About the LSA Member Spotlight

Originally created in 2011 and now making its debut on the new LSA website, the LSA Member Spotlight highlights the interests and accomplishments of a different LSA member each month.  If you would like to be featured in a Member Spotlight, or would like to recommend someone else to be featured, please contact David Robinson, the LSA's Director of Membership and Meetings.

Click here to see previous Member Spotlights.

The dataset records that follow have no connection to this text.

This is an optimization exercise on Yosys and OpenROAD, whose aim is small area, a short achievable clock period and few clock cycles, not a production implementation. Where RTL was checked, it was by simulation tests only, not by an equivalence proof against the original. Only the layout flow was run in runs 1 to 3; the RTL was not checked for function there. No activity file was given, so power comes from the tool's default toggle rates.

==> design.v <==
module dict_expand (
    input  wire       clk,
    input  wire       rst,         
    input  wire       start,       
    output wire [1:0] status,      
    output wire [2:0] err,         
    input  wire       in_valid,
    input  wire       in_end,      
    input  wire [7:0] in_data,
    output wire       in_ready,
    output wire       out_valid,
    output wire [7:0] out_data,
    input  wire       out_ready
);
    localparam [1:0] ST_IDLE = 2'd0, ST_BUSY = 2'd1, ST_DONE = 2'd2, ST_ERROR = 2'd3;
    localparam [2:0] E_NONE = 3'd0, E_MALFORMED = 3'd2, E_INVARIANT = 3'd3,
                     E_CAPACITY = 3'd4;
    function [10:0] phase_tab;
        input [6:0] sel;           
        begin
            case (sel)
            7'd16: phase_tab = {3'd0, 8'b11111111};
            7'd24: phase_tab = {3'd0, 8'b11111000};
            7'd25: phase_tab = {3'd0, 8'b11111000};
            7'd26: phase_tab = {3'd0, 8'b11111000};
            7'd27: phase_tab = {3'd0, 8'b11111000};
            7'd28: phase_tab = {3'd0, 8'b11111000};
            7'd29: phase_tab = {3'd0, 8'b11111000};
            7'd30: phase_tab = {3'd0, 8'b11111000};
            7'd31: phase_tab = {3'd0, 8'b11111000};
            7'd32: phase_tab = {3'd0, 8'b10101010};
            7'd33: phase_tab = {3'd1, 8'b01010101};
            7'd40: phase_tab = {3'd1, 8'b01010000};
            7'd41: phase_tab = {3'd1, 8'b01010000};
            7'd42: phase_tab = {3'd1, 8'b01010000};
            7'd43: phase_tab = {3'd1, 8'b01010000};
            7'd44: phase_tab = {3'd1, 8'b01010000};
            7'd45: phase_tab = {3'd1, 8'b01010000};
            7'd46: phase_tab = {3'd1, 8'b01010000};
            7'd47: phase_tab = {3'd1, 8'b01010000};
            7'd48: phase_tab = {3'd2, 8'b00100100};
            7'd49: phase_tab = {3'd0, 8'b10010010};
            7'd50: phase_tab = {3'd1, 8'b01001001};
            7'd56: phase_tab = {3'd2, 8'b00100000};
            7'd57: phase_tab = {3'd2, 8'b00100000};
            7'd58: phase_tab = {3'd2, 8'b00100000};
            7'd59: phase_tab = {3'd2, 8'b00100000};
            7'd60: phase_tab = {3'd2, 8'b00100000};
            7'd61: phase_tab = {3'd2, 8'b00100000};
            7'd62: phase_tab = {3'd2, 8'b00100000};
            7'd63: phase_tab = {3'd2, 8'b00100000};
            7'd64: phase_tab = {3'd0, 8'b10001000};
            7'd65: phase_tab = {3'd1, 8'b01000100};
            7'd66: phase_tab = {3'd2, 8'b00100010};
            7'd67: phase_tab = {3'd3, 8'b00010001};
            7'd72: phase_tab = {3'd1, 8'b01000000};
            7'd73: phase_tab = {3'd1, 8'b01000000};
            7'd74: phase_tab = {3'd1, 8'b01000000};
            7'd75: phase_tab = {3'd1, 8'b01000000};
            7'd76: phase_tab = {3'd1, 8'b01000000};
            7'd77: phase_tab = {3'd1, 8'b01000000};
            7'd78: phase_tab = {3'd1, 8'b01000000};
            7'd79: phase_tab = {3'd1, 8'b01000000};
            7'd80: phase_tab = {3'd3, 8'b00010000};
            7'd81: phase_tab = {3'd4, 8'b00001000};
            7'd82: phase_tab = {3'd0, 8'b10000100};
            7'd83: phase_tab = {3'd1, 8'b01000010};
            7'd84: phase_tab = {3'd2, 8'b00100001};
            7'd88: phase_tab = {3'd0, 8'b10000000};
            7'd89: phase_tab = {3'd0, 8'b10000000};
            7'd90: phase_tab = {3'd0, 8'b10000000};
            7'd91: phase_tab = {3'd0, 8'b10000000};
            7'd92: phase_tab = {3'd0, 8'b10000000};
            7'd93: phase_tab = {3'd0, 8'b10000000};
            7'd94: phase_tab = {3'd0, 8'b10000000};
            7'd95: phase_tab = {3'd0, 8'b10000000};
            7'd96: phase_tab = {3'd2, 8'b00100000};
            7'd97: phase_tab = {3'd3, 8'b00010000};
            7'd98: phase_tab = {3'd4, 8'b00001000};
            7'd99: phase_tab = {3'd5, 8'b00000100};
            7'd100: phase_tab = {3'd0, 8'b10000010};
            7'd101: phase_tab = {3'd1, 8'b01000001};
            7'd104: phase_tab = {3'd5, 8'b00000000};
            7'd105: phase_tab = {3'd5, 8'b00000000};
            7'd106: phase_tab = {3'd5, 8'b00000000};
            7'd107: phase_tab = {3'd5, 8'b00000000};
            7'd108: phase_tab = {3'd5, 8'b00000000};
            7'd109: phase_tab = {3'd5, 8'b00000000};
            7'd110: phase_tab = {3'd5, 8'b00000000};
            7'd111: phase_tab = {3'd5, 8'b00000000};
            default: phase_tab = 11'd0;
            endcase
        end
    endfunction
    function [2:0] code_width;
        input [7:0] u;
        begin
            if      (u <= 8'd2)  code_width = 3'd1;
            else if (u <= 8'd4)  code_width = 3'd2;
            else if (u <= 8'd8)  code_width = 3'd3;
            else if (u <= 8'd16) code_width = 3'd4;
            else if (u <= 8'd32) code_width = 3'd5;
            else                 code_width = 3'd6;
        end
    endfunction
    function ge6;
        input [5:0] x;
        input [5:0] u;
        integer b;
        reg gt, eq;
        begin
            gt = 1'b0;
            eq = 1'b1;
            for (b = 5; b >= 0; b = b - 1) begin
                gt = gt | (eq & x[b] & ~u[b]);
                eq = eq & ~(x[b] ^ u[b]);
            end
            ge6 = gt | eq;
        end
    endfunction
    reg  [1:0] st;
    reg        em;                 
    reg  [2:0] err_r;
    reg        rdy;
    reg  [5:0] ph;
    reg  [6:0] nb;                 
    reg        lagv;               
    reg  [7:0] hdr0;               
    reg  [2:0] ulo;                
    wire [7:0] U   = {hdr0[4:0], ulo};
    wire [5:0] U6  = U[5:0];
    wire [2:0] pad = 3'd0 - hdr0[7:5];
    reg  [2:0] cw;                 
    wire [5:0] cmask = ~(6'h3f << cw);                    
    wire [7:0] vmask = 8'hff >> pad;                      
    wire busy     = (st == ST_BUSY);
    wire start_go = start & ~busy;
    wire acc      = in_valid & rdy;
    wire wr       = acc & ~in_end;
    wire endm     = acc & in_end;
    reg  [511:0] ring;
    always @(posedge clk)
        ring <= {ring[503:0], wr ? in_data : ring[511:504]};
    wire [511:0] dview;
    genvar g;
    generate
        for (g = 0; g < 64; g = g + 1) begin : g_view
            assign dview[8*g +: 8] = {ring[8*g +: 5], ring[8*((g+63)%64)+5 +: 3]};
        end
    endgenerate
    reg        q_k1;               
    reg        q_code;             
    reg        q_first;            
    reg  [7:0] q_ends;             
    reg  [2:0] q_jn;               
    reg  [1:0] q_err;              
    reg        q_pz;               
    reg        bad_acc;            
    reg  [1:0] errl;               
    reg        pzl;                
    reg  [9:0] rb;                 
    wire       r_code  = (U != 8'd0) && ({1'b0, nb} > U) && (nb[6:1] != 6'd0);
    wire       r_first = r_code & ~q_code;
    wire [10:0] ptab   = phase_tab({code_width(U), r_first, q_jn});
    wire [7:0] r_ends  = ptab[7:0] & {8{r_code}};
    wire       r_pz    = r_first && (pad == 3'd5);
    reg  [1:0] r_err;
    always @(*) begin
        if (!r_code)
            r_err = 2'd2;
        else if (r_first && pad[2:1] == 2'b11)
            r_err = 2'd3;
        else if (!r_pz && !r_ends[7 - pad])
            r_err = 2'd2;
        else
            r_err = 2'd0;
    end
    wire [15:0] cwin = ring[15:0];                        
    reg  [7:0]  ge;
    integer i;
    always @(*) begin
        for (i = 0; i < 8; i = i + 1)
            ge[i] = ge6(cwin[7-i +: 6] & cmask, U6);
    end
    wire       bad_all   = |(q_ends & ge);
    wire       bad_valid = |(q_ends & vmask & ge);
    wire       pz      = q_k1 | q_pz;
    wire [1:0] errl_c  = q_k1 ? ((U != 8'd0) ? 2'd2 : (pad == 3'd5) ? 2'd0 : 2'd3) :
                         (q_err != 2'd0) ? q_err :
                         (bad_acc | bad_valid) ? 2'd3 : 2'd0;
    wire [1:0] err_use = lagv ? errl_c : errl;
    wire       pz_use  = lagv ? pz : pzl;
    reg        einit;
    reg  [5:0] p;                  
    reg  [6:0] cur;                
    reg  [7:0] sl0, sl1, sl2, sl3;
    reg  [3:0] rv;                 
    reg  [3:0] s;                  
    reg        s2v;
    reg  [5:0] dp;                 
    reg        hv;
    reg  [7:0] head;
    reg        ov;
    reg  [7:0] w0, w1;
    always @(*) begin
        case (cur[1:0])
            2'd0:    begin w0 = sl0; w1 = sl1; end
            2'd1:    begin w0 = sl1; w1 = sl2; end
            2'd2:    begin w0 = sl2; w1 = sl3; end
            default: begin w0 = sl3; w1 = sl0; end
        endcase
    end
    wire [15:0] wwin  = {w0, w1} >> s;
    wire [5:0]  code  = wwin[5:0] & cmask;
    wire        xw    = (s <= 4'd8);                      
    wire        span  = (s < 4'd8);                       
    wire        can1  = rv[0] & (~span | rv[1]);
    wire        adv1_a = can1 & (~s2v | ~hv);
    wire        adv1_b = can1 & ov;
    wire        adv2_a = s2v & ~hv;
    wire        adv2_b = s2v & ov;
    wire        take  = ov & out_ready;
    wire        adv1  = adv1_a | (adv1_b & out_ready);
    wire        adv2  = adv2_a | (adv2_b & out_ready);
    wire        hv_n  = adv2 | (hv & ~take);
    wire        cons  = adv1 & xw;                        
    wire        z     = rv[0] & (p[1:0] == 2'd0);
    wire [3:0]  tsel  = z ? p[5:2] - 4'd1 : p[5:2];
    wire [2:0]  jt    = z ? 3'd4 : {1'b0, p[1:0]};       
    wire [7:0]  F     = dview[32*tsel +: 8];
    wire [7:0]  dlt   = {1'b0, nb} - {1'b0, cur};            
    wire        dpos  = ~dlt[7];
    wire        dhi   = |dlt[6:3];
    wire [5:0]  dgt;                                      
    assign dgt[0] = dpos & (dhi | (dlt[2:0] > 3'd0));
    assign dgt[1] = dpos & (dhi | (dlt[2:0] > 3'd1));
    assign dgt[2] = dpos & (dhi | (dlt[2:0] > 3'd2));
    assign dgt[3] = dpos & (dhi | (dlt[2:0] > 3'd3));
    assign dgt[4] = dpos & (dhi | (dlt[2:0] > 3'd4));
    assign dgt[5] = dpos & (dhi | (dlt[2:0] > 3'd5));
    reg         tav;
    always @(*) begin
        case (jt)
            3'd0:    tav = dgt[1] | (em & dgt[0]);
            3'd1:    tav = dgt[2] | (em & dgt[1]);
            3'd2:    tav = dgt[3] | (em & dgt[2]);
            3'd3:    tav = dgt[4] | (em & dgt[3]);
            default: tav = dgt[5] | (em & dgt[4]);
        endcase
    end
    wire        ld_a  = einit & tav & ~jt[2];             
    wire        ld_b  = einit & tav;                      
    wire        load  = ld_a | (ld_b & cons);
    wire [3:0]  lsel  = 4'd1 << ph[1:0];
    wire [3:0]  rv_k  = rv | ({3'd0, ld_a} << jt[1:0]);
    wire [4:0]  rv_s  = {1'b0, rv} | ({4'd0, ld_b} << jt);
    wire [3:0]  rv_n  = cons ? rv_s[4:1] : rv_k;
    wire        init_e = lagv & q_first;
    wire [5:0]  p_i   = p + 6'd1;
    wire [6:0]  cur_i = cur + 7'd1;
    wire [3:0]  s_n   = xw ? s - {1'b0, cw} + 4'd8 : s - {1'b0, cw};
    wire [5:0]  dp_n  = ph - code;
    wire [5:0]  dp_i  = dp + 6'd1;
    always @(posedge clk) begin
        if (load & lsel[0]) sl0 <= F;
        if (load & lsel[1]) sl1 <= F;
        if (load & lsel[2]) sl2 <= F;
        if (load & lsel[3]) sl3 <= F;
        if (start_go) begin
            rv    <= 4'd0;
            einit <= 1'b0;
        end else if (init_e) begin
            rv    <= 4'd0;
            einit <= 1'b1;
            p     <= 6'd1;
            cur   <= nb - 7'd1;
            s     <= 4'd0 - {1'b0, cw};
        end else begin
            rv  <= rv_n;
            p   <= cons ? p : p_i;
            cur <= cons ? cur_i : cur;
            if (adv1) s <= s_n;
        end
        dp <= adv1 ? dp_n : dp_i;
        if (start_go)  s2v <= 1'b0;
        else if (adv1) s2v <= 1'b1;
        else if (adv2) s2v <= 1'b0;
        if (adv2) head <= dview[8*dp +: 8];
        hv <= start_go ? 1'b0 : hv_n;
    end
    wire [9:0] rb_ld = {nb - U[6:0], 3'b000} - {6'd0, pad} - 10'd11;
    wire [9:0] rb_m  = rb - {7'd0, cw};
    wire       last  = (rb == {7'd0, cw});
    wire       ok_e  = (err_use == 2'd0) & ~pz_use;
    always @(posedge clk) begin
        ph   <= start_go ? 6'd63 : ph + 6'd1;
        lagv <= wr & ~start_go;
        cw    <= code_width(U);
        if (wr && nb == 7'd0) hdr0 <= in_data;
        if (wr && nb == 7'd1) ulo  <= in_data[7:5];
        if (start_go) begin
            q_k1    <= 1'b0;
            q_code  <= 1'b0;
            q_first <= 1'b0;
            q_ends  <= 8'd0;
            q_err   <= 2'd2;
            q_pz    <= 1'b0;
            bad_acc <= 1'b0;
            errl    <= 2'd2;
            pzl     <= 1'b0;
        end else if (lagv) begin
            errl    <= errl_c;
            pzl     <= pz;
            bad_acc <= bad_acc | bad_all;
            q_k1    <= (nb == 7'd1);
            q_code  <= r_code;
            q_first <= r_first;
            q_ends  <= r_ends;
            if (r_code) q_jn <= ptab[10:8];
            q_err   <= r_err;
            q_pz    <= r_pz;
        end
        if (em) begin
            if (take) rb <= rb_m;
        end else begin
            rb <= rb_ld;
        end
        if (rst) begin
            st    <= ST_IDLE;
            err_r <= E_NONE;
            rdy   <= 1'b0;
            ov    <= 1'b0;
        end else if (start_go) begin
            st    <= ST_BUSY;
            em    <= 1'b0;
            err_r <= E_NONE;
            rdy   <= 1'b1;
            nb    <= 7'd0;
            ov    <= 1'b0;
        end else if (busy && !em) begin
            if (acc)
                rdy <= ~in_end & ~nb[6];
            else
                rdy <= (ph + 6'd2 == nb[5:0]);
            if (wr) begin
                if (nb[6]) begin
                    st    <= ST_ERROR;
                    err_r <= E_CAPACITY;
                end else begin
                    nb <= nb + 7'd1;
                end
            end else if (endm) begin
                if (err_use != 2'd0) begin
                    st    <= ST_ERROR;
                    err_r <= {1'b0, err_use};
                end else if (pz_use) begin
                    st <= ST_DONE;
                end
                em   <= ok_e;
                ov   <= ok_e & hv_n;
            end
        end else if (busy) begin
            if (take && last) begin
                st <= ST_DONE;
                ov <= 1'b0;
            end else begin
                ov <= hv_n;
            end
        end else begin
            ov <= 1'b0;
        end
    end
    assign status    = st;
    assign err       = err_r;
    assign in_ready  = rdy;
    assign out_valid = ov;
    assign out_data  = head;
endmodule
==> flow/run.sh <==
#!/bin/bash
# Standard layout, with repair_timing asked to overfix setup (the SDC and
# clock period are the design's; only the repair target is tighter), and
# the port buffers made of buf_4 cells.
set -euo pipefail
export SETUP_SLACK_MARGIN=9.0
export BUFFER_PORTS_ARGS="-buffer_cell sky130_fd_sc_hd__buf_4"
bash standard.sh > standard_flow.log 2>&1
==> standard.sh <==
#!/bin/bash
# synth_recipe.tcl (not shown) runs the flow's synth.tcl, then flattens the netlist and writes it again
# the make line also repeats each setting of config.mk as NAME=value (left out here)
make -C /OpenROAD-flow-scripts/flow DESIGN_CONFIG=/design/flow/config.mk WORK_HOME=/design/flow/orfs CLKGATE_MAP_FILE= SYNTH_SCRIPT=/design/flow/synth_recipe.tcl "${@:-finish}"
==> config.mk <==
export PLATFORM = sky130hd
export DESIGN_NAME = dict_expand
export DESIGN_NICKNAME = dict_expand
export VERILOG_FILES = /design/flow/design.v
export SDC_FILE = /design/flow/constraint.sdc
export NUM_CORES = 4
export LEC_CHECK = 0
export CAP_MARGIN = 20
export CORE_MARGIN = 2
export CORE_UTILIZATION = 40
export CTS_CLUSTER_DIAMETER = 100
export CTS_CLUSTER_SIZE = 25
export PLACE_DENSITY = 0.6
export SLEW_MARGIN = 20
==> constraint.sdc <==
create_clock -name core_clock -period 12.5 [get_ports {clk}]
set_input_delay 2.5000 -clock core_clock [delete_from_list [all_inputs] [get_ports {clk}]]
set_output_delay 2.5000 -clock core_clock [all_outputs]
set_load 0.01 [all_outputs]
==> impl_metrics.py, run 1 <==
metrics = {
    "floorplan": {
        "die_x_um": 257,
        "ios": 29,
        "dieArea_um2": 66000,
        "start_util_pct": 40.5,
        "fp.dieH_um": 257,
        "core_um2": 63200,
        "num_rows": 92,
    },
    "synthesis": {
        "synthAdderAreaFrac_pct": 4.01,
        "synth.avg_cell_area_um2": 13.0,
        "synthFlopType": "dfxtp_1",
        "muxShareOfSynthArea_pct": 20.0,
        "synth_area_leaders": "dfxtp_1 44%, mux4_2 18%, edfxtp_1 10%",
        "async_flop_share_pct": 0,
        "synth-simple-area-share_pct": 8.61,
        "ys_types": 85,
        "syn-num-nets": 2053,
        "yosysSeqAreaShare_pct": 54.3,
        "yosysWarnings": 1,
        "synth_enable_flop_cells": 89,
        "synth_xor_xnor_area_share_pct": 2.33,
        "synth_top_family_by_area": "multiplexers",
        "syn_inst": 1963,
        "synth_compound_area_share_pct": 8.13,
        "synth_top_area_share_pct": 43.8,
        "synth_largest_area_cell": "dfxtp_1",
        "synth_area_um2": 25600,
        "ys_ff_latch": 649,
    },
    "worst_setup_path": {
        "path_max_fanout": 1,
        "critPathArrivalTime_ps": 1270,
        "cpLargestDelayFamily": "flip-flops",
        "cp_slowest_stage_delay_ps": 480,
        "critPathSlowestCell": "edfxtp_1",
        "worstSetupPathType": "register to primary output",
        "cp-start-kind": "register",
        "end_kind": "primary output",
        "required_ps": 10000,
        "path_buf_inv": 1,
        "path_cells": "buf_6",
    },
    "placed_design": {
        "placed_area_um2": 26700,
        "io_buffers": 28,
        "dp_cells": 2742,
        "hpwlAfterDp_um": 39100,
        "gp_congestion": 0.901,
        "pre_cts_ws_ps": 8330,
    },
    "clock_tree": {
        "htreeDepth": 1,
        "ctsLongestPathBuffers": 3,
        "cts_tree": "yes",
        "numCtsBuffers": 31,
        "path_clk_slew_ps": 100,
        "clkSinkCount": 649,
        "clk_latency_ps": 640,
        "cts_hold_buffers": 0,
        "root_buffer": "clkbuf_16",
    },
    "route": {
        "first_iter_violations": 1420,
        "drc": 0,
        "wl_per_cell_um": 20.9,
        "viasPerCell": 5.61,
        "vias": 15928,
        "dr.pass1.iters": 9,
        "detail-route-antenna-nets": 0,
        "routed_wl_um": 59300,
    },
    "timing": {
        "hold_violations": 0,
        "period_share_pct": 30.2,
        "period_minus_slack_ps": 3770,
        "slew_headroom_pct": 38.5,
        "setup_viol": 0,
        "worst_slack_ps": 8730,
        "max_freq_ghz": 0.265,
        "setup-tns-final_ps": 0,
        "slew_violations": 0,
        "fin_hold_ws_ps": 342,
        "finalClockSkew_ps": 27.9,
        "rsz0062_at_grt": "true",
        "tightest_slew_ps": 921,
    },
    "cells_and_area": {
        "design_area_um2": 28400,
        "nNetsFinal": 2066,
        "mostFrequentLayoutCell": "dfxtp_1",
        "post-route-util_pct": 44.9,
        "area_growth_pct": 10.9,
        "drive_above_1_share_pct": 22.7,
        "mostFrequentLayoutCells": "547 x dfxtp_1, 210 x mux4_2, 104 x nand2_1",
        "fin_cells": 2838,
    },
    "outcome": {
        "status": "timing/DRC/antenna clean",
    },
    "grt": {
        "grtUsageTotal_pct": 17.8,
        "grt_pass1_wl_um": 93900,
        "overflow": 0,
        "grt_pass1_vias": 16007,
        "antenna_found_initial": 2,
        "grt_max_degree": 67,
    },
    "power": {
        "p_leak_nw": 10.4,
        "fin_total_pwr_mw": 4.24,
        "p_per_area_nw_per_um2": 149,
        "ir_drop_mv": 0.126,
    },
    "job": {
        "maxCapViolations": 0,
    },
    "worst_hold_path": {
        "hold_class": "register to register",
    },
}
-- path summary, 6_finish.rpt --
| path | from | to | slack (ps) | cells past startpoint |
|---|---|---|---|---|
| setup / recovery | head[4] | out_data[4] | 8730 | 1 |
| hold / removal | ring[443] | ring[451] | 340 | 0 |
| setup reg to reg | cur[0] | dp[5] | 8900 | 16 |
| hold reg to reg | ring[443] | ring[451] | 340 | 0 |
-- flip-flops by register name, indices dropped and copies added (netlist names), 3 cells and up --
register	cells
head	8
rv	4
q_jn	3
ulo	3
nb	7
cur	7
sl3	8
cw	3
sl0	8
err_r	3
sl2	8
ph	6
q_ends	8
sl1	8
p	6
ring	512
s	4
dp	6
hdr0	8
rb	10
-- where the power goes --
| group | total (mW) | switching, mW | internal (mW) |
|---|---|---|---|
| clock | 1.15 | 0.667 | 0.483 |
| sequential | 2.28 | 0.104 | 2.18 |
| combinational | 0.809 | 0.433 | 0.376 |
| total | 4.24 | 1.20 | 3.04 |
-- kinds of logic (layout without fill, tap and decap cells) --
kind of cell,after synthesis,count (layout)
other cells,0,1
mux,247,247
simple gates,432,432
buf+inv,174,202
compound gates,314,314
fa+ha+maj,79,79
flops,649,649
xor+xnor,68,68
-- area by class of cell --
cell class	count	area, um2
Fill cell	5665	34800
Sequential cell	649	13900
Multi-Input combinational cell	1140	11400
Tap cell	846	1060
Clock buffer	43	842
Timing Repair Buffer	90	808
Inverter	62	244
Clock inverter	5	71.3
Timing Repair inverter	2	15.0
Antenna cell	1	2.50
-- what timing repair did --
item | 4_1_cts | 5_1_grt
setup endpoints to repair | 115 | 83
gates resized for setup | 68 | 32
gates cloned | 2 | 0
setup buffers | 27 | 18
pin swaps | 18 | 14
hold endpoints to repair | 0 | 0
-- per-layer routing --
layer	GRT usage (%)	wire, um	vias to the layer above
li1	-	-	7345
met1	25.9	27900	8113
met2	28.8	28000	396
met3	1.80	2320	74
met4	4.02	1150	0
met5	0	0	-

Laura Wagner (The Ohio State University)

Laura Wagner is an associate professor in the Department of Psychology at Ohio State University.  She earned her doctorate in Linguistics from the University of Pennsylvania in 1998 and has held academic positions at various universities, including UMass-Amherst, Harvard University, and Wellesley College.  Laura’s research has focused on children’s acquisition of semantics, particularly their acquisition of tense and aspect.  More recently, she has conducted research looking at the development of sociolinguistic competence.  Laura is the chair of the Ohio State Buckeye Language Network and directs the Language Sciences Research Lab located within the Center of Science and Industry (COSI).

Q:  When did you first join the LSA?

I think it was in 1992 when I attended my first LSA conference (and my first conference ever).  I was a senior in college and presenting my senior honors thesis work there.

Q:  Can you briefly describe your involvement with the LSA during the time you’ve been a member?

I have been a relatively passive member until recently.  I have attended the LSA conference off and on and of course I read Language.  A few years ago I got on the program committee for the conference and now I am more involved than ever before.

Q:  What motivated you to join the Society and to continue or expand your involvement with it?

I first joined the LSA when I was a student because it was part of being a professional linguist, and that’s one of the reasons I have kept my membership over the years.  But since I’ve gotten my PhD, I’ve always been employed in Psychology departments and my LSA membership is also a way for me to maintain my identity as a Linguist and make sure I’m not losing touch with the field.  I expanded my involvement with the LSA only after I got tenure and felt like I had the freedom to declare myself as a little more of a Linguist and a little less of a Psychologist.

Q:  Tell us more about the Language Sciences Research Lab.

Over the past few years, I’ve been directing a research lab that is located inside our local science museum (the Center of Science and Industry, or COSI).  The lab itself is a large glass-enclosed room where visitors to the museum can watch us conducting research – and both children and adults can participate as research subjects.   There are a dozen different researchers working in the lab from all over Ohio State (Psychology, Linguistics, Speech & Hearing Sciences, English, Music), each one looking at a different dimension of language, from dialect discrimination and categorization to online processing of prosody (with our eye-trackers) to the perception of spoken vs. sung speech.  The lab is actually an exhibit at the museum, and one of our key functions is to show people “what research looks like”. 

In addition, we also conduct a lot of interactive activities on the museum floor where we teach visitors about different aspects of language.  For instance, in one activity, we show people what speech sounds look like on a spectrogram and give visitors a printout of a spectrogram of them saying their own name.  In another activity, people play a game based on the Stroop task and we talk about the automaticity of reading.  In another activity, we get people to use different word learning strategies when they learn labels for mystery objects.  The faculty in the lab teach a course to Ohio State students that trains them in how to talk to visitors about the language sciences, and the students conduct most of the floor activities and also help recruit visitors into the studies.  We’ve gotten a lot of positive feedback from the museum staff and visitors, and we’re very excited about getting more people informed and engaged by language.  To learn more about the lab, visit our website.

Q: What in your opinion is the most important service the LSA provides to its members?  To the field?

I think the most important function of the LSA is the way it provides a sense of community.  Linguistics is such a diverse field that it is easy to get caught up in your own subfield and not think about how all the pieces fit together.  I love the big-tent feel of Language and I'm a huge fan of the book-review section in the journal as a way of keeping up on trends across the field.  And while the Annual Meeting is critical for bringing the community together, I think the Linguistic Institutes are probably the most important community building activity the LSA does.